Mouse Genome Helps Identify Cancer Genes
By Biotechdaily staff writers
Posted on 13 Aug 2002
Researchers have identified a group of 21 potential cancer genes that collaborate in the absence of the tumor-suppressing protein p27 in the transformation of normal cells into cancer cells. Their work was published in the July 31, 2002, online issue of the Proceedings of the National Academy of Sciences. Posted on 13 Aug 2002
"We focused on the p27 pathway because the protein has been implicated in the development of many cancers,” said Dr. Bruce E. Clurman, a researcher at the Fred Hutchinson Cancer Research Center (Seattle, WA, USA; www.fhcrc.org). "In normal cells, the p27 protein blocks cells division in response to many signals and p27 functions as a tumor suppressor. That is, the loss of p27 function is associated with the development of cancer. But how p27 works to suppress cancer is unknown.”

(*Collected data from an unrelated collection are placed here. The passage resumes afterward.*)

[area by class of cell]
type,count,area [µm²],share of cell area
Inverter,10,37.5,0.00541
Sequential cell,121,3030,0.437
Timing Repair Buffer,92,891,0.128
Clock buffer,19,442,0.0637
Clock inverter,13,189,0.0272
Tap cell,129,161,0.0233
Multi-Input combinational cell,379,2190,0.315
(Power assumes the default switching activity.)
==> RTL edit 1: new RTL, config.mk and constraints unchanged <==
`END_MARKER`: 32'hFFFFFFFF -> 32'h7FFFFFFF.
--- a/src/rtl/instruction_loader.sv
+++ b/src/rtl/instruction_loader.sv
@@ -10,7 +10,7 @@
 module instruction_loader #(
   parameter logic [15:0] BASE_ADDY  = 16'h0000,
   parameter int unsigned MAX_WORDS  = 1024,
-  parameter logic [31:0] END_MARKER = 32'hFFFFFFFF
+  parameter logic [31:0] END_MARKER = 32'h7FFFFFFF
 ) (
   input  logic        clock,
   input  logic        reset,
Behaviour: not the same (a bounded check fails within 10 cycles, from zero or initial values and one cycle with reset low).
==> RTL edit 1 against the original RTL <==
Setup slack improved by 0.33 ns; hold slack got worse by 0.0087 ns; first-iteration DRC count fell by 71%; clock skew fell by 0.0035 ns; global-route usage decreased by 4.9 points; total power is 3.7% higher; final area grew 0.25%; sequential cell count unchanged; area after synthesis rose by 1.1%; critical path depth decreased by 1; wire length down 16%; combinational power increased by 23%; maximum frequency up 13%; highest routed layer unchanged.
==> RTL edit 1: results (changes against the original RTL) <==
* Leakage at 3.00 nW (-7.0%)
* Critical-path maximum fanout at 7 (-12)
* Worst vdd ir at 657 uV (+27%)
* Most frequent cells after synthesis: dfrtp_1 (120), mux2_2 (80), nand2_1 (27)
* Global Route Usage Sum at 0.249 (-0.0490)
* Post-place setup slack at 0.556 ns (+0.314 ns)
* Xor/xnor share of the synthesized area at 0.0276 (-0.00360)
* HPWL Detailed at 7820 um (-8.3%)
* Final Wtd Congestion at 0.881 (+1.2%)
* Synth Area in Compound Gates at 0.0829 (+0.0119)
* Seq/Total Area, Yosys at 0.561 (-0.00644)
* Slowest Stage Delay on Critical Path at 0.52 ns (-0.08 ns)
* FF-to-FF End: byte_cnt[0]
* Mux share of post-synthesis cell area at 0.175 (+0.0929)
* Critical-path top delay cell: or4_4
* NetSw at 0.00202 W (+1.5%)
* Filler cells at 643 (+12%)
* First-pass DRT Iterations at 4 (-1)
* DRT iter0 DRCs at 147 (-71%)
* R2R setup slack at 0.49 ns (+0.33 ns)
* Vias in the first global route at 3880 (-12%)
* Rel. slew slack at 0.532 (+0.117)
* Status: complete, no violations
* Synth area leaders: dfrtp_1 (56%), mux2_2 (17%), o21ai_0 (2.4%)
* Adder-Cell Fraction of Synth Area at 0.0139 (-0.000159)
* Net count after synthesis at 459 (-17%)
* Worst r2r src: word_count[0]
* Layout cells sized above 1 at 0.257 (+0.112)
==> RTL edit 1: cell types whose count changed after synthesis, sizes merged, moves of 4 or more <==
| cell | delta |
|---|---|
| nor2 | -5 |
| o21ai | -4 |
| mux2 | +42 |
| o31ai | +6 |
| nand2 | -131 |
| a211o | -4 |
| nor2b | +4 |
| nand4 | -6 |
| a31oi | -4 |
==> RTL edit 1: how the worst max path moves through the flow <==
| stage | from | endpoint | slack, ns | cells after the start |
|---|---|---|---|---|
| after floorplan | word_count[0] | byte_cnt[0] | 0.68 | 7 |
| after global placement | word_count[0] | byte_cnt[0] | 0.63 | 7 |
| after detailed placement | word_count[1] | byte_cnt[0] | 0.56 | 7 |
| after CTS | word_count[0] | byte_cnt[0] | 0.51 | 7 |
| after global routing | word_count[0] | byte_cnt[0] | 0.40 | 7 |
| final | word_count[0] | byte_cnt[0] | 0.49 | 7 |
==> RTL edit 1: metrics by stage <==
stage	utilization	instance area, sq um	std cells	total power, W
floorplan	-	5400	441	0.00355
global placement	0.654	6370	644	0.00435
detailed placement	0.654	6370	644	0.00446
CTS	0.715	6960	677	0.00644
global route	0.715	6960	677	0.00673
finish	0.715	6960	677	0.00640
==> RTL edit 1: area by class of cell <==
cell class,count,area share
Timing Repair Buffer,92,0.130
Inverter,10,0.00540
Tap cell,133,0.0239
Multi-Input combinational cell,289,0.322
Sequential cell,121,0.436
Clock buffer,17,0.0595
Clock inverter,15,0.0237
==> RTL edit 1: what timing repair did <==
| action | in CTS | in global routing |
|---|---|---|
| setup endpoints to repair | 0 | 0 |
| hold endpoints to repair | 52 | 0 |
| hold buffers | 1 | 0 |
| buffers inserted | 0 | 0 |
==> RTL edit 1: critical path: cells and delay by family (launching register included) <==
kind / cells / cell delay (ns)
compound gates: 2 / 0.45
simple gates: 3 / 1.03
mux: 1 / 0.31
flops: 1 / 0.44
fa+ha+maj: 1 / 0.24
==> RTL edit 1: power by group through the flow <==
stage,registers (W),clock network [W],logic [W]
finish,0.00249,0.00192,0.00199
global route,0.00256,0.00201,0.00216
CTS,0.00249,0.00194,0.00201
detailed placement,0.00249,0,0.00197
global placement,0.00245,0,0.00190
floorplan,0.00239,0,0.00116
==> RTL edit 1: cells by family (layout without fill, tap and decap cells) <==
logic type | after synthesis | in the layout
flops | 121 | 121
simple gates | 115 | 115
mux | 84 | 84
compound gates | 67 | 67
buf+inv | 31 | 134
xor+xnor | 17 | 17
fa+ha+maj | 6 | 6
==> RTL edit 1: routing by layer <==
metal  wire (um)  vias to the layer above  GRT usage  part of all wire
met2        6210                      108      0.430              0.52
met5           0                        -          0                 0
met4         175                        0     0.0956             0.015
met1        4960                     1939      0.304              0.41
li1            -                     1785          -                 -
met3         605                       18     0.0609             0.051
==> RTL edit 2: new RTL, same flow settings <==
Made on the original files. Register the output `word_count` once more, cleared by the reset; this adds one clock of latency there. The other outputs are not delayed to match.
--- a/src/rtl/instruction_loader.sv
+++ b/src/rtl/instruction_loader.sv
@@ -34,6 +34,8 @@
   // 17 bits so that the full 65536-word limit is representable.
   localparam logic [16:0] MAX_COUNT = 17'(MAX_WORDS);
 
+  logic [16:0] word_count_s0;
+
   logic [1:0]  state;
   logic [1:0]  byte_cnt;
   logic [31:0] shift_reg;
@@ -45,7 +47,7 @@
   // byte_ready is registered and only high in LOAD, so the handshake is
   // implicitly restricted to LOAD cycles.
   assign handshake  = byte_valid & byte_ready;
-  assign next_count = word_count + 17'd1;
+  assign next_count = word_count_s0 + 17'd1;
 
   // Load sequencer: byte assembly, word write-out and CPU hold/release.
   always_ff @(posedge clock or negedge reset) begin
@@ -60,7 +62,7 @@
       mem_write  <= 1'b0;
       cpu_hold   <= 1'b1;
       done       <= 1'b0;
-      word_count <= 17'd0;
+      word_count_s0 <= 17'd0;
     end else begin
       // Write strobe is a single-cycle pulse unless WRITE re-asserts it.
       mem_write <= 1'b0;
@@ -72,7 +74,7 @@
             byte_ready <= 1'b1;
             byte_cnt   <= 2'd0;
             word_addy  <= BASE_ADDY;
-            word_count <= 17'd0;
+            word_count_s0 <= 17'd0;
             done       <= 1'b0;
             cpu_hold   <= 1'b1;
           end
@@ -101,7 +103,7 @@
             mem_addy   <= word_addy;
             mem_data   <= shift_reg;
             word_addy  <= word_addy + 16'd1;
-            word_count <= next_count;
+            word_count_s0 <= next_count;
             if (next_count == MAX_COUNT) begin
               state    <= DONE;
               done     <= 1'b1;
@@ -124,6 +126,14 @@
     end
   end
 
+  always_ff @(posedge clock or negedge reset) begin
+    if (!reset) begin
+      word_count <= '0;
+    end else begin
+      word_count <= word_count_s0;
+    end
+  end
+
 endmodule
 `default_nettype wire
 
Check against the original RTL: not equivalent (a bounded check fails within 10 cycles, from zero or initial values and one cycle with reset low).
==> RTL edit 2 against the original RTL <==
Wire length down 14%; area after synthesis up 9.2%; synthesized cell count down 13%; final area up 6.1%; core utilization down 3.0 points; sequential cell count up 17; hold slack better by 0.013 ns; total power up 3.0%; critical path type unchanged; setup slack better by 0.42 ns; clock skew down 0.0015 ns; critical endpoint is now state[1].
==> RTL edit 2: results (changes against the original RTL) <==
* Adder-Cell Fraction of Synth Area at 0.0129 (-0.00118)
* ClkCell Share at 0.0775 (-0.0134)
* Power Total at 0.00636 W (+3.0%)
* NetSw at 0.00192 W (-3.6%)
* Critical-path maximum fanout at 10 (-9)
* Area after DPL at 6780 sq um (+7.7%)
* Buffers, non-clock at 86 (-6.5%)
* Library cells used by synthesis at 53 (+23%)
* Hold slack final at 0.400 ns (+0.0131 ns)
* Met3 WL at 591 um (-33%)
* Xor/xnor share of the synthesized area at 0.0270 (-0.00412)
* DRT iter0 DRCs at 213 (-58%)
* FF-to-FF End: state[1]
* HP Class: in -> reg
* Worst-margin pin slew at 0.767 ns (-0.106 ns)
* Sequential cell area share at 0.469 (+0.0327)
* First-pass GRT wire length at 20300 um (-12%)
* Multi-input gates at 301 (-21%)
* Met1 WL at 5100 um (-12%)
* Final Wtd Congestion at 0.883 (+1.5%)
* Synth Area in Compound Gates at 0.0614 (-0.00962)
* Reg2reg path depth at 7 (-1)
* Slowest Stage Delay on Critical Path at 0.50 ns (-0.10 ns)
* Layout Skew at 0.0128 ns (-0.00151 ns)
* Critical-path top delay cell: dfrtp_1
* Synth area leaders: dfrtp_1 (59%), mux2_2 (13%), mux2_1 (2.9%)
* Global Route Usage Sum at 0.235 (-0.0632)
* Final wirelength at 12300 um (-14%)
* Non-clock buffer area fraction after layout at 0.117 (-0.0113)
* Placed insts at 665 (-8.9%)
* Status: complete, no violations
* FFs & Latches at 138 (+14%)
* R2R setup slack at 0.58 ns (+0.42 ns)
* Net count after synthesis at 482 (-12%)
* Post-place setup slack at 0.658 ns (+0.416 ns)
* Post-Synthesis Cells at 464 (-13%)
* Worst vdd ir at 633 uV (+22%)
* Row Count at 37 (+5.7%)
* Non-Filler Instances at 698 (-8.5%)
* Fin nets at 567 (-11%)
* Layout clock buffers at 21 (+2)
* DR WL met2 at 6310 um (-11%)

The researchers infected groups of both normal and p27-deficient mice with Moloney leukemia virus, which causes lymphomas in mice. They then used genome sequence information to determine the identities of the mouse genes adjacent to sites of viral insertion. Although tumors formed in both groups of mice, the process was greatly accelerated in the p27-deficient animals.
Two common insertion sites were identified. Each insertion occurred in seven different p27-deficient animals, but only rarely in the normal mice. One insertion was near a gene called Jundp2, which forms a protein known to interact with another cancer-causing gene called Jun. Jundp2 was not previously known to be carcinogenic. The other insertion was in a region of the X chromosome of the mouse, where genes have not yet been well characterized.
"Figuring out the identity of the genes near insertion sites was greatly facilitated by the recent completion of the mouse genome sequence,” Dr. Clurman said. "The technique of insertional mutagenesis with the Moloney virus, combined with the resources of human and mouse genome sequences, allows one to start with one defined mutation--in our case, p27--and identify an enormous number of genes involved in cancer.”